## Problem statement
Copy each line of the following material that has the string "layers".
(Exercise material begins)
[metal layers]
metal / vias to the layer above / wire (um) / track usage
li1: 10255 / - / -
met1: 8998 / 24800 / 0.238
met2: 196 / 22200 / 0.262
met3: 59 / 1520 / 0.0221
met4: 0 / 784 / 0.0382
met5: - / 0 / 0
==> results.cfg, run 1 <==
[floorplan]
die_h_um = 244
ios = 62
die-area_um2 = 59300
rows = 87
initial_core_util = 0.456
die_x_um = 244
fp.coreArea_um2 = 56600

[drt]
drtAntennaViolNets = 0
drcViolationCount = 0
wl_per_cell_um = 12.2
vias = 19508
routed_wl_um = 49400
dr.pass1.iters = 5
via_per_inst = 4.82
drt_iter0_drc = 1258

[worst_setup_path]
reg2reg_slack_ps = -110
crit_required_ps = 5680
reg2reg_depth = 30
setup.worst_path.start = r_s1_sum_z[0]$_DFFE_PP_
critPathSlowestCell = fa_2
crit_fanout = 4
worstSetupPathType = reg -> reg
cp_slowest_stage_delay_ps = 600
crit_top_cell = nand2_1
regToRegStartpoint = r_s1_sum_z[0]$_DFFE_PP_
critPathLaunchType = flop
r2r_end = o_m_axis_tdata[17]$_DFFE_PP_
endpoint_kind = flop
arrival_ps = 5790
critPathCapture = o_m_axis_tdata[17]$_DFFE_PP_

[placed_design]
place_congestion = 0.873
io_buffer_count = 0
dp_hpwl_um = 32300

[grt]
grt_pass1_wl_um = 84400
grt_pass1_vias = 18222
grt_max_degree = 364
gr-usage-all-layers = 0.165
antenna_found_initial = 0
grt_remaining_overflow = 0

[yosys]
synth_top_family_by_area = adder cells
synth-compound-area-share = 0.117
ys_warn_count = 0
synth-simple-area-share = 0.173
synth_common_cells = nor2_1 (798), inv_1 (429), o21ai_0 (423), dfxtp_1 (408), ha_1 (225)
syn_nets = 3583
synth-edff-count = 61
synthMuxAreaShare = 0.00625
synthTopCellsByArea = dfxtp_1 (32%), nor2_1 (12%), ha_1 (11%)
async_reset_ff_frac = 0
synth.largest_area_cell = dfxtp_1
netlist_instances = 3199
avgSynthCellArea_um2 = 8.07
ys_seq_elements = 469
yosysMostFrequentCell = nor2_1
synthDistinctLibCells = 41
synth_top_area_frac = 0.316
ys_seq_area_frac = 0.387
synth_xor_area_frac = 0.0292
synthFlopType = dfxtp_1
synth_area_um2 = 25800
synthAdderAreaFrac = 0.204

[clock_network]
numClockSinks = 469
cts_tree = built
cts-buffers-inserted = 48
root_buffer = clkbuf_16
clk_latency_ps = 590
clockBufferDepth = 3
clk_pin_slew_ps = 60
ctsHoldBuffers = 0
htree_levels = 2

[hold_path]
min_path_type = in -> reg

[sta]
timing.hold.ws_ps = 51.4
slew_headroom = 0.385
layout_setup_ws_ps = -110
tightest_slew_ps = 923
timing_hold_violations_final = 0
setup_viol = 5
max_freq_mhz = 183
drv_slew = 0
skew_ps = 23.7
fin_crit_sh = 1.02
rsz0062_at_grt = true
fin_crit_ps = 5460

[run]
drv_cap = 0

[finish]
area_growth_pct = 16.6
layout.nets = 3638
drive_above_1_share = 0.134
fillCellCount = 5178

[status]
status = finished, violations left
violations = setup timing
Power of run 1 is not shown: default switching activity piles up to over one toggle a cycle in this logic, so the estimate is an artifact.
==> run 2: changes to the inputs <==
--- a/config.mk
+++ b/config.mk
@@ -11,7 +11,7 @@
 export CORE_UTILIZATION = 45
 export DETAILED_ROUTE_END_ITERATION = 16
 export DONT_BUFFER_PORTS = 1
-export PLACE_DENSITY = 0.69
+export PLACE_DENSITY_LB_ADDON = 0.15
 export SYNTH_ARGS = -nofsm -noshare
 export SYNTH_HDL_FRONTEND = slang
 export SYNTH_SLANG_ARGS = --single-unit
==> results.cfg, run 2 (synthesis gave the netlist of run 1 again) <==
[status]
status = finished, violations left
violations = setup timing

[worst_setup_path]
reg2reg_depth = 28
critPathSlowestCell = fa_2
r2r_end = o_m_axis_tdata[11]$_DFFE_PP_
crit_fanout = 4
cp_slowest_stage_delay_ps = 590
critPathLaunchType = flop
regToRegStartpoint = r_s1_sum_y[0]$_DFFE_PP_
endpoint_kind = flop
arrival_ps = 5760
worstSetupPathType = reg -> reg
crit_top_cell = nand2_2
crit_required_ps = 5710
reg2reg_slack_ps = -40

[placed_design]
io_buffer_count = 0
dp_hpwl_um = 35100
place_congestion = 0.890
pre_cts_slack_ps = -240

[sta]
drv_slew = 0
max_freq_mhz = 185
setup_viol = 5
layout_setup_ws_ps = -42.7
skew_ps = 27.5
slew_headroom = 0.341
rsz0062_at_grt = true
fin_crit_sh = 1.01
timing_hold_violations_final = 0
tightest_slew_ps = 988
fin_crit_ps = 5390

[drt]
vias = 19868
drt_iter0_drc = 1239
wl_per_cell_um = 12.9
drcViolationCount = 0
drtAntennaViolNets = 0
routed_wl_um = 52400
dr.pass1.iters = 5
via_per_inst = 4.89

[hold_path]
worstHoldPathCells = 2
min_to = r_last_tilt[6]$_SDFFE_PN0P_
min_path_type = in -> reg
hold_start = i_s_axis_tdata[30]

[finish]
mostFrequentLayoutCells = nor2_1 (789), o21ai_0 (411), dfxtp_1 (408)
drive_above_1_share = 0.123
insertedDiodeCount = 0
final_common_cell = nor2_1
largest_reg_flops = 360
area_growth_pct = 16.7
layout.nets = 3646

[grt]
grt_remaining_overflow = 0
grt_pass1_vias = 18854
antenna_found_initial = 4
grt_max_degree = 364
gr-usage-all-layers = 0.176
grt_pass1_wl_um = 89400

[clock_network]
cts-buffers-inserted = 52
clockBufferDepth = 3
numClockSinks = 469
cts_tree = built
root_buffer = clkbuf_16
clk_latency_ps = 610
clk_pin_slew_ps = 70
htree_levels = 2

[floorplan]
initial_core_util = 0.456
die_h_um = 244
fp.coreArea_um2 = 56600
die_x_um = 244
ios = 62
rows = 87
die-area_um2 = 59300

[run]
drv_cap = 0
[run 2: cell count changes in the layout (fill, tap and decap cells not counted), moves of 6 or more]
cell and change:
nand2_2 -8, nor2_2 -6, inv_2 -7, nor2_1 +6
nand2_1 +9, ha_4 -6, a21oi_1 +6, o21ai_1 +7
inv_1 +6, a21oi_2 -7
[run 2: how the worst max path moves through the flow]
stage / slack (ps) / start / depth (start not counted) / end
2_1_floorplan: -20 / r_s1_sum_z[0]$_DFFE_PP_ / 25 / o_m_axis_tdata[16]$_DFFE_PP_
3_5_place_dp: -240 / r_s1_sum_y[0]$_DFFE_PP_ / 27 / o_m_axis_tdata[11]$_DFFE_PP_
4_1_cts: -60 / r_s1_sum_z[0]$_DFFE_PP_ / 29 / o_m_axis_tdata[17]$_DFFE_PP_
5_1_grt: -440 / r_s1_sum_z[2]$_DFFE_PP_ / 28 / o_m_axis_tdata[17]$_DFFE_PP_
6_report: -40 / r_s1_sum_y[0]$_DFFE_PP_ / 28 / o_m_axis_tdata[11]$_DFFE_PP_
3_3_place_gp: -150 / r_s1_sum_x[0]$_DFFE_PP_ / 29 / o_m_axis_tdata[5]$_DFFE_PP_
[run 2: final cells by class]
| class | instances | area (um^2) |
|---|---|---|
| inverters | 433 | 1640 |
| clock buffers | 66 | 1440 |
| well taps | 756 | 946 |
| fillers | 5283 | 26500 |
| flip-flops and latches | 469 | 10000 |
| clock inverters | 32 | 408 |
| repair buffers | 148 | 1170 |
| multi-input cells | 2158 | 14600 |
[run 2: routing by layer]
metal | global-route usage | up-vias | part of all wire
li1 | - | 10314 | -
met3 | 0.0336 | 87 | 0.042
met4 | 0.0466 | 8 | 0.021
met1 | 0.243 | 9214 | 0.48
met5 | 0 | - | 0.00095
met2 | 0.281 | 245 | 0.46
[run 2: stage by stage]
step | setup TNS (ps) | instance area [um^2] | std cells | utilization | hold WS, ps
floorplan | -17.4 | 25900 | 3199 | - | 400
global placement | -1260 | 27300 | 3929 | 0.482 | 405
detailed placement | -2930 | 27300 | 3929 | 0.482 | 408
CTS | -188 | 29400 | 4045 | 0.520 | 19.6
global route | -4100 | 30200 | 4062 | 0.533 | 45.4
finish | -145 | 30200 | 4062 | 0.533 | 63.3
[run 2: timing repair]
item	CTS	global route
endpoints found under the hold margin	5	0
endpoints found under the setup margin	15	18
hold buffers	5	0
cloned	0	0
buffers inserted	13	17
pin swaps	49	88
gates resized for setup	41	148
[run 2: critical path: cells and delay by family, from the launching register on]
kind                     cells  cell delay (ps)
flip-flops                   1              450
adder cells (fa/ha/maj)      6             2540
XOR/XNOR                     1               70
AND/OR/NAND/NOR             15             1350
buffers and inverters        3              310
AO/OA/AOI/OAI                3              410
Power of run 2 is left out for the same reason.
(Exercise material ends)
(Exercise material begins)
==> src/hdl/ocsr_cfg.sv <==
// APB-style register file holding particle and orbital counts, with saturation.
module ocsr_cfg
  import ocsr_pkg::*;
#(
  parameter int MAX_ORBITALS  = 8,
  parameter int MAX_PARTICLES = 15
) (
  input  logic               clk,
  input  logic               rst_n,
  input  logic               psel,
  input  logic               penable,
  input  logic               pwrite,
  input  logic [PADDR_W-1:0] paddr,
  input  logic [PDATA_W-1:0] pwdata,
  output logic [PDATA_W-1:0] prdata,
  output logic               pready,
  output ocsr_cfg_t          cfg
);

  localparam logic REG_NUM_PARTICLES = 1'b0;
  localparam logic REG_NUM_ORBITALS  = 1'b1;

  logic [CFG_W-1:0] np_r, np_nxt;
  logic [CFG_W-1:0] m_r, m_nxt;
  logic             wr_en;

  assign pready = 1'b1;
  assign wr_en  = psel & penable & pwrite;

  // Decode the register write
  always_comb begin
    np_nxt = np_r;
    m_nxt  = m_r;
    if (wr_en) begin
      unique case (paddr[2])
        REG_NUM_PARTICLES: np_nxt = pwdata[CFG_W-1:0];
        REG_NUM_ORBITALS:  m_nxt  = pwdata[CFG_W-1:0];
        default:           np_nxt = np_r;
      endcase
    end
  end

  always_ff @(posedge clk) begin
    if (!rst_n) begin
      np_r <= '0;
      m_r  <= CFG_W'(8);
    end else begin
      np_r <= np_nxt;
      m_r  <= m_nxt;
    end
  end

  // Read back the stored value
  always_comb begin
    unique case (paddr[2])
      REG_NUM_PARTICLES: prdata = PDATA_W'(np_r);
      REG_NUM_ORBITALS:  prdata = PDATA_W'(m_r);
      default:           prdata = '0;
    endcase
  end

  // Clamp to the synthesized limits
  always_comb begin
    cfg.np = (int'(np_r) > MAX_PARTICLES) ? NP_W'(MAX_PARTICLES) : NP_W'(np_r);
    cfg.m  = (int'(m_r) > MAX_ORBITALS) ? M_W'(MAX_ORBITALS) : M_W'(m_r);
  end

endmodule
(Exercise material ends)
## Result for this task
[metal layers]
gr-usage-all-layers = 0.165
gr-usage-all-layers = 0.176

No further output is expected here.